Evenjos looked skeptical. A tracker wouldn’t work with her unique body unless she made a conscious effort to carry it at all times.
Ariock wanted to say that they would find another way. A better way.
“Anyone who might run into her cultists should be trackable,” Thomas said. “That includes everyone here. One of us might even serve as bait, if we come up with a plan to lure her. She might take a risk if she thinks she’ll get to run experiments on an actual hero of prophecy.”
Garrett chuckled in a morbid way.
“Right. Okay.” Ariock made himself sound normal, but on the inside, he was all too aware that he was no match for a super-genius.
His brain was merely human. Fallible. Weak and mushy.
The Death Architect had already beaten him. Twice.
His future was blackness and death.
The end of all things.
No. Ariock refused to let that become the future. Wasn’t it nothing but a stress dream?
Garrett had once told Ariock that he might have a touch of a seer ability.
But that just meant having hunches. If Ariock could actually dream the future—what a ridiculous notion!—then he would have dreamed about quite a lot of things before they happened. Surely he would have foreseen the Torth showing up in his sky room? Oh, and the death of his father? And of his mother?
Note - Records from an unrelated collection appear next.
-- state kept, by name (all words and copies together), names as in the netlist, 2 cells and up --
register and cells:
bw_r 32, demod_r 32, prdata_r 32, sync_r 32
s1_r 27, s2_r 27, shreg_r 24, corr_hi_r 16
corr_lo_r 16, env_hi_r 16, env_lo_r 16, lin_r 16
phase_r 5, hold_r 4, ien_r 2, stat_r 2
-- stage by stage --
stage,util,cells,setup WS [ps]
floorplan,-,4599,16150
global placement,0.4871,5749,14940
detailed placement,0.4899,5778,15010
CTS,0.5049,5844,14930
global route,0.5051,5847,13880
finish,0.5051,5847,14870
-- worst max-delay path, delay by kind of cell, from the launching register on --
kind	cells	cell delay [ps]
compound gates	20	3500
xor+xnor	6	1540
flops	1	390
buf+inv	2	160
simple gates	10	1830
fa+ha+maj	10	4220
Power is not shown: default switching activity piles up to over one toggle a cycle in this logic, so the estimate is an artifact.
A fragment from a past nightmare flashed through his mind. A heap of corpses. He was their killer, and he was shocked to see that his mother was one of the corpses, severed in half by a twisted piece of metal.
A chill ran through Ariock. Hadn’t he actually dreamed his mother’s death while she was still alive?
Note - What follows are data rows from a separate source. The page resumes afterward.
### config.mk
export PLATFORM = sky130hd
export DESIGN_NAME = dspm_mac
export DESIGN_NICKNAME = d
export VERILOG_FILES = /design/src/logic/dspm_pkg.sv /design/src/logic/dspm_mult.sv /design/src/logic/dspm_mac.sv
export SDC_FILE = /design/constraint.sdc
export NUM_CORES = 2
export LEC_CHECK = 0
export BUFFER_PORTS_ARGS = -buffer_cell sky130_fd_sc_hd__buf_2
export CAP_MARGIN = 25
export CORE_MARGIN = 5
export CORE_UTILIZATION = 45
export CTS_CLUSTER_SIZE = 28
export DETAILED_ROUTE_END_ITERATION = 7
export HOLD_SLACK_MARGIN = 0.1
export PLACE_DENSITY = 0.66
export SLEW_MARGIN = 20
export SYNTH_ARGS = -nofsm -noshare
export SYNTH_HDL_FRONTEND = slang
export SYNTH_SLANG_ARGS = --single-unit
### constraint.sdc
create_clock -name clock -period 13.4 [get_ports clock]
set_clock_uncertainty 0.05 [all_clocks]
set_input_delay 1.34 -clock clock [delete_from_list [all_inputs] [get_ports clock]]
set_output_delay 1.34 -clock clock [all_outputs]
set_load 0.1 [all_outputs]
### src/logic/dspm_pkg.sv
// Package with offsets, fields, reset values and op codes of the MAC datapath
package dspm_pkg;

  // Datapath widths
  localparam int ACC_W  = 40;
  localparam int OPD_W  = 16;
  localparam int MUL_W  = 17;
  localparam int PROD_W = 33;
  localparam int DATA_W = 32;

  // APB register byte offsets
  localparam logic [11:0] OFF_CORE = 12'h000;
  localparam logic [11:0] OFF_TRAP = 12'h004;
  localparam logic [11:0] OFF_OPA  = 12'h008;
  localparam logic [11:0] OFF_OPB  = 12'h00C;
  localparam logic [11:0] OFF_DATA = 12'h010;
  localparam logic [11:0] OFF_CMD  = 12'h014;
  localparam logic [11:0] OFF_STAT = 12'h018;
  localparam logic [11:0] OFF_PROD = 12'h01C;
  localparam logic [11:0] OFF_A1L  = 12'h020;
  localparam logic [11:0] OFF_A1H  = 12'h024;
  localparam logic [11:0] OFF_A2L  = 12'h028;
  localparam logic [11:0] OFF_A2H  = 12'h02C;

  // core_control_reg fields
  localparam int CORE_FRAC_BIT  = 0;
  localparam int CORE_SGNA_BIT  = 1;
  localparam int CORE_SGNB_BIT  = 2;
  localparam int CORE_WIDTH_BIT = 4;
  localparam int CORE_CL2_BIT   = 6;
  localparam int CORE_CL1_BIT   = 7;
  localparam logic [7:0] CORE_RST = 8'h07;

  // trap_control_reg fields
  localparam int TRAP_EN1_BIT  = 0;
  localparam int TRAP_EN2_BIT  = 1;
  localparam int TRAP_FLAG_BIT = 8;

  // Command register fields
  localparam int CMD_OP_LSB    = 0;
  localparam int CMD_SEL_BIT   = 4;
  localparam int CMD_BYTE_BIT  = 5;
  localparam int CMD_ZERO_BIT  = 6;
  localparam int CMD_CIN_BIT   = 7;
  localparam int CMD_SHIFT_LSB = 8;
  localparam int SHIFT_W       = 5;
  localparam logic [15:0] CMD_RST = 16'h0000;

  // Status register fields
  localparam int ST_GOV1_BIT = 0;
  localparam int ST_GOV2_BIT = 1;
  localparam int ST_GANY_BIT = 2;
  localparam int ST_CL1_BIT  = 3;
  localparam int ST_CL2_BIT  = 4;
  localparam int ST_CANY_BIT = 5;
  localparam int ST_SL1_BIT  = 6;
  localparam int ST_SL2_BIT  = 7;

  // Saturation limits
  localparam logic [39:0] SAT31_POS = 40'h00_7FFF_FFFF;
  localparam logic [39:0] SAT31_NEG = 40'hFF_8000_0000;
  localparam logic [39:0] SAT39_POS = 40'h7F_FFFF_FFFF;
  localparam logic [39:0] SAT39_NEG = 40'h80_0000_0000;
  localparam logic [39:0] ACC_RST   = 40'h00_0000_0000;

  // Operations issued through the command register
  typedef enum logic [2:0] {
    OP_MAC,
    OP_MSC,
    OP_ADD,
    OP_SUB,
    OP_LOAD,
    OP_PRODUCT
  } dspm_op_e;

endpackage : dspm_pkg

### src/logic/dspm_mult.sv
// Module with the 17x17 multiplier and fractional or integer scaler
`timescale 1ns/100ps
module dspm_mult (
  input  wire logic [dspm_pkg::OPD_W-1:0]  op_a,
  input  wire logic [dspm_pkg::OPD_W-1:0]  op_b,
  input  wire logic                        a_signed,
  input  wire logic                        b_signed,
  input  wire logic                        frac_mode,
  output logic      [dspm_pkg::PROD_W-1:0] product
);
  import dspm_pkg::*;

  logic [MUL_W-1:0] ext_a;
  logic [MUL_W-1:0] ext_b;
  logic signed [PROD_W:0] raw;

  // Seventeenth bit: copy of sign when signed, zero when unsigned
  assign ext_a = {a_signed & op_a[OPD_W-1], op_a};
  assign ext_b = {b_signed & op_b[OPD_W-1], op_b};

  // Mixed sign works because each side carries its own extension
  assign raw = $signed(ext_a) * $signed(ext_b);

  // Fractional mode drops the redundant sign bit to align 1.31
  always_comb begin
    if (frac_mode) begin
      product = {raw[PROD_W-2:0], 1'b0};
    end else begin
      product = raw[PROD_W-1:0];
    end
  end

endmodule : dspm_mult

### src/logic/dspm_mac.sv
// Top module: APB register file, accumulators, adder, saturation and status
//
// Notes on behaviour
// - Unsigned operands get zero seventeenth bit
// - Signed operands copy sign into seventeenth bit
// - 33-bit product sign-extended to forty bits
// - Scaler picks 1.31 or 32-bit integer alignment
// - Fractions: binary point right after sign
// - Fractional 16x16 multiply yields 1.31 product
// - Multiplier serves signed, unsigned, mixed integers
// - Product: bytes give 16 bits, words 32
// - Selected accumulator is both source and destination
// - Add and load data optionally barrel shifted
// - One adder input zeroable, other true/inverted
// - Add: carry high; subtract: borrow low, inverted
// - Detect overflow out of bit 39
// - Guard overflow when bits 32-39 differ
// - Saturation uses result, flags, enables, width
// - Clamped flag sets when accumulator saturates
// - Summary flags are OR of both
// - Guard flag reflects latest adder operation only
// - Enabled guard overflow raises arithmetic trap
`timescale 1ns/100ps
module dspm_mac (
  input  wire logic        clock,
  input  wire logic        rst_n,
  input  wire logic        psel,
  input  wire logic        penable,
  input  wire logic        pwrite,
  input  wire logic [11:0] paddr,
  input  wire logic [31:0] pwdata,
  output logic      [31:0] prdata,
  output logic             pready,
  output logic             pslverr,
  output logic             arith_trap,
  output logic             acc_one_guard_ovf,
  output logic             acc_two_guard_ovf,
  output logic             any_guard_ovf,
  output logic             acc_one_clamped,
  output logic             acc_two_clamped,
  output logic             any_clamped
);
  import dspm_pkg::*;

  // Software visible state
  logic [7:0]        core_r;
  logic              trap_en_one_r;
  logic              trap_en_two_r;
  logic              trap_flag_r;
  logic [OPD_W-1:0]  opa_r;
  logic [OPD_W-1:0]  opb_r;
  logic [DATA_W-1:0] data_r;
  logic [15:0]       cmd_r;
  logic              go_r;
  logic [DATA_W-1:0] prod_r;
  logic [ACC_W-1:0]  acc_one_r;
  logic [ACC_W-1:0]  acc_two_r;
  logic              gov_one_r;
  logic              gov_two_r;
  logic              clamp_one_r;
  logic              clamp_two_r;
  logic              lost_one_r;
  logic              lost_two_r;
  logic              trap_r;
  logic [31:0]       prdata_r;

  // Bus decode
  logic        wr_en;
  logic        rd_setup;
  logic        hit;
  logic [31:0] rd_mux;
  logic [31:0] stat_word;

  // Datapath wires
  dspm_op_e            op;
  logic                sel_two;
  logic                byte_mode;
  logic                acc_op;
  logic                sub_op;
  logic [OPD_W-1:0]    mul_a;
  logic [OPD_W-1:0]    mul_b;
  logic                mul_frac;
  logic [PROD_W-1:0]   mprod;
  logic [ACC_W-1:0]    prod40;
  logic [ACC_W-1:0]    data40;
  logic [ACC_W-1:0]    shifted;
  logic [SHIFT_W-1:0]  shamt;
  logic [SHIFT_W-1:0]  shneg;
  logic [ACC_W-1:0]    src;
  logic [ACC_W-1:0]    acc_in;
  logic [ACC_W-1:0]    in_a;
  logic [ACC_W-1:0]    in_b;
  logic [ACC_W:0]      sum;
  logic [ACC_W-1:0]    res;
  logic                ovf39;
  logic                ovf31;
  logic                guard;
  logic                clamp_en;
  logic                wide_sat;
  logic                sat_hit;
  logic                neg_true;
  logic [ACC_W-1:0]    sat_val;
  logic [ACC_W-1:0]    acc_nxt;
  logic                exec;
  logic                trap_hit;

  // Zero wait states; every access completes in its first access cycle
  assign pready   = 1'b1;
  assign wr_en    = psel & penable & pwrite;
  assign rd_setup = psel & ~penable & ~pwrite;
  assign pslverr  = psel & penable & ~hit;
  assign prdata   = prdata_r;

  // Command fields
  assign op        = dspm_op_e'(cmd_r[CMD_OP_LSB +: 3]);
  assign sel_two   = cmd_r[CMD_SEL_BIT];
  assign byte_mode = cmd_r[CMD_BYTE_BIT];
  assign shamt     = cmd_r[CMD_SHIFT_LSB +: SHIFT_W];
  assign shneg     = SHIFT_W'(~shamt + 1'b1);
  assign acc_op    = (op == OP_MAC) || (op == OP_MSC) || (op == OP_ADD)
                   || (op == OP_SUB) || (op == OP_LOAD);
  assign sub_op    = (op == OP_MSC) || (op == OP_SUB);
  assign exec      = go_r & acc_op;

  // Operand preparation; byte mode narrows both sides for the product op
  always_comb begin
    mul_a    = opa_r;
    mul_b    = opb_r;
    mul_frac = core_r[CORE_FRAC_BIT];
    if (op == OP_PRODUCT) begin
      mul_frac = 1'b0;
      if (byte_mode) begin
        mul_a = {{8{core_r[CORE_SGNA_BIT] & opa_r[7]}}, opa_r[7:0]};
        mul_b = {{8{core_r[CORE_SGNB_BIT] & opb_r[7]}}, opb_r[7:0]};
      end
    end
  end

  dspm_mult u_mult (
    .op_a      (mul_a),
    .op_b      (mul_b),
    .a_signed  (core_r[CORE_SGNA_BIT]),
    .b_signed  (core_r[CORE_SGNB_BIT]),
    .frac_mode (mul_frac),
    .product   (mprod)
  );

  // Product joins the accumulator path at full width
  assign prod40 = {{(ACC_W-PROD_W){mprod[PROD_W-1]}}, mprod};
  assign data40 = {{(ACC_W-DATA_W){data_r[DATA_W-1]}}, data_r};

  // Barrel shifter: positive amount shifts right, negative shifts left
  always_comb begin
    if (shamt[SHIFT_W-1]) begin
      shifted = data40 << shneg;
    end else begin
      shifted = $unsigned($signed(data40) >>> shamt);
    end
  end

  // Adder inputs: zeroable accumulator side, true or complemented data side
  always_comb begin
    src    = (op == OP_MAC || op == OP_MSC) ? prod40 : shifted;
    acc_in = sel_two ? acc_two_r : acc_one_r;
    if (cmd_r[CMD_ZERO_BIT] || op == OP_LOAD) begin
      in_a = '0;
    end else begin
      in_a = acc_in;
    end
    if (sub_op) begin
      in_b = ~src;
    end else begin
      in_b = src;
    end
  end

  // Carry input: carry on add, active-low borrow on subtract
  assign sum = {1'b0, in_a} + {1'b0, in_b} + {{ACC_W{1'b0}}, cmd_r[CMD_CIN_BIT]};
  assign res = sum[ACC_W-1:0];

  // Overflow detection
  assign ovf39 = (in_a[39] == in_b[39]) && (res[39] != in_a[39]);
  assign guard = ~((&res[39:32]) | ~(|res[39:32]));
  assign ovf31 = ~((&res[39:31]) | ~(|res[39:31]));

  // Saturation decision; sign after a bit-39 wrap is the inverse of bit 39
  always_comb begin
    clamp_en = sel_two ? core_r[CORE_CL2_BIT] : core_r[CORE_CL1_BIT];
    wide_sat = core_r[CORE_WIDTH_BIT];
    neg_true = ovf39 ? ~res[39] : res[39];
    if (wide_sat) begin
      sat_hit = clamp_en & ovf39;
      sat_val = neg_true ? SAT39_NEG : SAT39_POS;
    end else begin
      sat_hit = clamp_en & (ovf31 | ovf39);
      sat_val = neg_true ? SAT31_NEG : SAT31_POS;
    end
    acc_nxt = sat_hit ? sat_val : res;
  end

  // Trap when the selected accumulator's guard overflow is enabled
  assign trap_hit = exec & guard & (sel_two ? trap_en_two_r : trap_en_one_r);

  // Address decode
  always_comb begin
    hit = 1'b1;
    if (paddr == OFF_CORE) begin
      rd_mux = {24'h00_0000, core_r};
    end else if (paddr == OFF_TRAP) begin
      rd_mux = {23'h00_0000, trap_flag_r, 6'h00, trap_en_two_r, trap_en_one_r};
    end else if (paddr == OFF_OPA) begin
      rd_mux = {16'h0000, opa_r};
    end else if (paddr == OFF_OPB) begin
      rd_mux = {16'h0000, opb_r};
    end else if (paddr == OFF_DATA) begin
      rd_mux = data_r;
    end else if (paddr == OFF_CMD) begin
      rd_mux = {16'h0000, cmd_r};
    end else if (paddr == OFF_STAT) begin
      rd_mux = stat_word;
    end else if (paddr == OFF_PROD) begin
      rd_mux = prod_r;
    end else if (paddr == OFF_A1L) begin
      rd_mux = acc_one_r[31:0];
    end else if (paddr == OFF_A1H) begin
      rd_mux = {24'h00_0000, acc_one_r[39:32]};
    end else if (paddr == OFF_A2L) begin
      rd_mux = acc_two_r[31:0];
    end else if (paddr == OFF_A2H) begin
      rd_mux = {24'h00_0000, acc_two_r[39:32]};
    end else begin
      hit    = 1'b0;
      rd_mux = 32'h0000_0000;
    end
  end

  // Status word as software sees it
  always_comb begin
    stat_word              = 32'h0000_0000;
    stat_word[ST_GOV1_BIT] = gov_one_r;
    stat_word[ST_GOV2_BIT] = gov_two_r;
    stat_word[ST_GANY_BIT] = any_guard_ovf;
    stat_word[ST_CL1_BIT]  = clamp_one_r;
    stat_word[ST_CL2_BIT]  = clamp_two_r;
    stat_word[ST_CANY_BIT] = any_clamped;
    stat_word[ST_SL1_BIT]  = lost_one_r;
    stat_word[ST_SL2_BIT]  = lost_two_r;
  end

  // Read data captured in the setup cycle so it stands through access
  always_ff @(posedge clock) begin
    if (!rst_n) begin
      prdata_r <= 32'h0000_0000;
    end else if (rd_setup) begin
      prdata_r <= rd_mux;
    end
  end

  // Control and operand registers
  always_ff @(posedge clock) begin
    if (!rst_n) begin
      core_r        <= CORE_RST;
      trap_en_one_r <= 1'b0;
      trap_en_two_r <= 1'b0;
      opa_r         <= 16'h0000;
      opb_r         <= 16'h0000;
      data_r        <= 32'h0000_0000;
    end else if (wr_en) begin
      if (paddr == OFF_CORE) begin
        core_r <= pwdata[7:0];
      end else if (paddr == OFF_TRAP) begin
        trap_en_one_r <= pwdata[TRAP_EN1_BIT];
        trap_en_two_r <= pwdata[TRAP_EN2_BIT];
      end else if (paddr == OFF_OPA) begin
        opa_r <= pwdata[15:0];
      end else if (paddr == OFF_OPB) begin
        opb_r <= pwdata[15:0];
      end else if (paddr == OFF_DATA) begin
        data_r <= pwdata;
      end
    end
  end

  // Command capture; the operation runs on the following edge
  always_ff @(posedge clock) begin
    if (!rst_n) begin
      cmd_r <= CMD_RST;
      go_r  <= 1'b0;
    end else begin
      go_r <= wr_en && (paddr == OFF_CMD);
      if (wr_en && (paddr == OFF_CMD)) begin
        cmd_r <= pwdata[15:0];
      end
    end
  end

  // Product result register, written only by the product operation
  always_ff @(posedge clock) begin
    if (!rst_n) begin
      prod_r <= 32'h0000_0000;
    end else if (go_r && op == OP_PRODUCT) begin
      if (byte_mode) begin
        prod_r <= {16'h0000, mprod[15:0]};
      end else begin
        prod_r <= mprod[31:0];
      end
    end
  end

  // Accumulators; only the selected one takes the result
  always_ff @(posedge clock) begin
    if (!rst_n) begin
      acc_one_r <= ACC_RST;
      acc_two_r <= ACC_RST;
    end else if (exec) begin
      if (sel_two) begin
        acc_two_r <= acc_nxt;
      end else begin
        acc_one_r <= acc_nxt;
      end
    end
  end

  // Guard flags are not sticky: the selected accumulator's flag is rewritten on each adder pass
  always_ff @(posedge clock) begin
    if (!rst_n) begin
      gov_one_r <= 1'b0;
      gov_two_r <= 1'b0;
    end else if (exec) begin
      if (sel_two) begin
        gov_two_r <= guard;
      end else begin
        gov_one_r <= guard;
      end
    end
  end

  // Sticky clamp and sign-lost flags, write one to clear, set wins
  always_ff @(posedge clock) begin
    if (!rst_n) begin
      clamp_one_r <= 1'b0;
      clamp_two_r <= 1'b0;
      lost_one_r  <= 1'b0;
      lost_two_r  <= 1'b0;
    end else begin
      if (wr_en && paddr == OFF_STAT) begin
        clamp_one_r <= clamp_one_r & ~pwdata[ST_CL1_BIT];
        clamp_two_r <= clamp_two_r & ~pwdata[ST_CL2_BIT];
        lost_one_r  <= lost_one_r & ~pwdata[ST_SL1_BIT];
        lost_two_r  <= lost_two_r & ~pwdata[ST_SL2_BIT];
      end
      if (exec && sat_hit && !sel_two) begin
        clamp_one_r <= 1'b1;
      end
      if (exec && sat_hit && sel_two) begin
        clamp_two_r <= 1'b1;
      end
      if (exec && ovf39 && !sel_two) begin
        lost_one_r <= 1'b1;
      end
      if (exec && ovf39 && sel_two) begin
        lost_two_r <= 1'b1;
      end
    end
  end

  // Trap pulse and its sticky flag; the flag's set beats a clear
  always_ff @(posedge clock) begin
    if (!rst_n) begin
      trap_r      <= 1'b0;
      trap_flag_r <= 1'b0;
    end else begin
      trap_r <= trap_hit;
      if (trap_hit) begin
        trap_flag_r <= 1'b1;
      end else if (wr_en && paddr == OFF_TRAP && pwdata[TRAP_FLAG_BIT]) begin
        trap_flag_r <= 1'b0;
      end
    end
  end

  // Status outputs
  assign arith_trap        = trap_r;
  assign acc_one_guard_ovf = gov_one_r;
  assign acc_two_guard_ovf = gov_two_r;
  assign acc_one_clamped   = clamp_one_r;
  assign acc_two_clamped   = clamp_two_r;
  assign any_guard_ovf     = gov_one_r | gov_two_r;
  assign any_clamped       = clamp_one_r | clamp_two_r;

endmodule : dspm_mac

==> impl_metrics.json <==
{
  "status": "finished, final reports clean",
  "ir_drop_mv": 0.0931,
  "rrSetupSlack_ps": 800,
  "final_area_mm2": 0.0304,
  "dp_hpwl_um": 75100,
  "gp_congestion": 0.976,
  "timing.fmax_mhz": 79.4,
  "rsz0062_at_grt": "false",
  "post-route-min-period_ps": 12600,
  "cpMaxStageDelayCell": "nand2_1",
  "p_seq_frac": 0.463,
  "worstSetupPathType": "reg2reg",
  "r2r-start": "cmd_r[2]$_SDFFE_PN0P_",
  "crit-reg2reg-capture": "acc_one_r[0]$_SDFFE_PN0P_",
  "rows": 92,
  "drive_above_1_share": 0.0800,
  "maxCapViolCount": 0,
  "die-area_mm2": 0.0682,
  "grt_most_used_layer": "met2",
  "grt_max_degree": 117,
  "ys_top_cells_by_count": "nand2_1 (637), inv_1 (320), fa_1 (292), nor2_1 (277), dfxtp_1 (243)",
  "yosysSeqAreaShare": 0.171,
  "worstPathRequired_ps": 13760,
  "cpMostUsedCell": "fa_1",
  "drt_iter0_drc": 2548,
  "min_path_type": "reg2reg",
  "met3_usage": 0.0583,
  "syn_area_per_cell_um2": 7.95,
  "swShare": 0.246,
  "tns_ps": 0,
  "use_met1": 0.390,
  "post_cts_resized": 0,
  "cp.arrival_ps": 12970,
  "ys_ff_latch": 243,
  "die_h_um": 261,
  "gr-total-overflow": 0,
  "die_x_um": 261,
  "min-delay-start": "acc_two_r[31]$_SDFFE_PN0P_",
  "drc": 0,
  "port_buffers": 88,
  "cts_tree": "done",
  "wl_per_cell_um": 22.3,
  "vias_per_cell": 5.90,
  "synth_most_common_cell": "nand2_1",
  "setup.worst_path.end_class": "flip-flop",
  "root_buffer": "clkbuf_16",
  "ys_types": 79,
  "final.fill_count": 6196,
  "ys_warn_count": 0,
  "maxSlewHeadroom": 0.230,
  "cts_setup_buffers": 0,
  "netlist_area_mm2": 0.0284,
  "crit_buf_inv": 4,
  "fin_crit_sh": 0.940,
  "antenna_found_initial": 4,
  "core-area_mm2": 0.0627,
  "worstSkewPairLatency_ps": 570,
  "synth_cells": 3567,
  "grt_pass1_wl_um": 150000,
  "syn-num-nets": 4030,
  "htree_levels": 1,
  "cts_hold_buf": 0,
  "cp_max_fo": 23,
  "comb_power_share": 0.043,
  "grtUsageTotal": 0.282,
  "netlist_top_cells_area": "fa_1 (21%), dfxtp_1 (17%), nand2_1 (8.4%)",
  "whs_endpoint": "acc_two_r[31]$_SDFFE_PN0P_",
  "critPathLaunchType": "flip-flop",
  "final_nets": 3967,
  "utilization": 0.485,
  "routed_wl_um": 97700,
  "r2r_cells": 41,
  "dpl-instance-area_mm2": 0.0295,
  "intPower_w": 0.00118,
  "worst_slew_pin_slew_ps": 1150,
  "synth_top_area_share": 0.206,
  "synth_edf_count": 0,
  "grt_pass1_vias": 25100,
  "numCtsBuffers": 26,
  "cts.sinks": 243,
  "setup_viol": 0,
  "synth_top_cell_by_area": "fa_1",
  "finalMaxSlewViolations": 0,
  "crit_family": "compound AO/OA/AOI/OAI gates",
  "start_util": 0.452,
  "dr_total_vias": 25800,
  "synth_ff_type": "dfxtp_1",
  "drt_first_pass_iters": 6,
  "cellPowerDensity_mw_per_mm2": 51.6,
  "pwr-share-clk": 0.494,
  "postRouteAntennaNets": 0,
  "p_leak_nw": 13.0,
  "area_growth_pct": 7.17,
  "gr-usage-met2": 0.437,
  "crit_path_max_incr_delay_ps": 610,
  "io-pin-count": 90,
  "clkTransAtPathRegs_ps": 70,
  "async_flop_share": 0,
  "cts.path.max_buffers": 3,
  "finalHoldViolations": 0,
  "hold_depth": 2,
  "p_switching_w": 0.000386
}
metrics by stage:
stage               setup slack (ps)  std cells  hold WS [ps]  total power, W
floorplan                       2660       3567           390        0.000784
global placement                 881       4320           406        0.000809
detailed placement               700       4320           410        0.000809
CTS                              525       4368           419         0.00158
global route                     162       4372           438         0.00161
finish                           798       4373           419         0.00157
layout make-up:
cell class	count	area (um2)	area share
timing repair buffer	151	942	0.0310
inverter	323	1210	0.0399
antenna	3	7.51	0.000247
multi-input combinational	2759	21400	0.705
clock inverter	13	168	0.00551
tap	846	1060	0.0348
sequential	243	4870	0.160
clock buffer	35	724	0.0238
registers in the layout (all words and copies together) (netlist names), 8 cells and up:
| signal | cells |
|---|---|
| acc_one_r | 40 |
| acc_two_r | 40 |
| cmd_r | 16 |
| core_r | 8 |
| data_r | 32 |
| opa_r | 16 |
| opb_r | 16 |
| prdata | 32 |
| prod_r | 32 |
routing by layer:
metal | vias to the layer above | wire length (um)
met3 | 220 | 9300
met2 | 1206 | 42500
met1 | 12500 | 41300
li1 | 11900 | -
met4 | 0 | 4610
met5 | - | 0
cells by family (layout without fill, tap and decap cells):
| kind of cell | Yosys count | count (layout) | share of synthesized area |
|---|---|---|---|
| fa+ha+maj | 414 | 414 | 0.260 |
| buf+inv | 565 | 522 | 0.0770 |
| mux | 147 | 147 | 0.0673 |
| flops | 243 | 243 | 0.171 |
| compound gates | 851 | 851 | 0.199 |
| simple gates | 1231 | 1231 | 0.189 |
| xor+xnor | 115 | 115 | 0.0360 |
| other cells | 1 | 4 | 0.000132 |
placed cells by master, fill, tap and decap left out, types with 69 or more instances in the layout:
cell and n:
and2_1 122, xnor2_1 69, nor2_1 269, a21oi_1 203
fa_1 292, buf_2 87, dfxtp_1 241, o21ai_0 144
a211oi_1 91, nand2_1 636, a21boi_0 100, ha_1 122
inv_1 320, mux2i_1 104
worst reg2reg max path: cells and delay by family (launching register included):
family	cells	cell delay [ps]
compound gates	16	3830
fa+ha+maj	8	3750
simple gates	10	2800
xor+xnor	3	1070
flops	1	550
buf+inv	4	400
Trauma could mess with memories.
Anyway, he had dreamed all kinds of horrors when he was a gladiator, thanks to that mesh helmet. Maybe it was just a coincidence.
Everyone, particularly the mind readers, gave Ariock looks of sympathy. Thomas looked like he wanted to say something.
Ariock felt like an overgrown child. Did he need soothing? He was the Strength. He needed to be strong.
He took a deep breath and forced himself to be a functioning hero. “I’m fine,” he said. “I’ll wear a tracking implant or whatever you need. And I’ll get rid of any rigs or bombs. Just point me in the right direction.”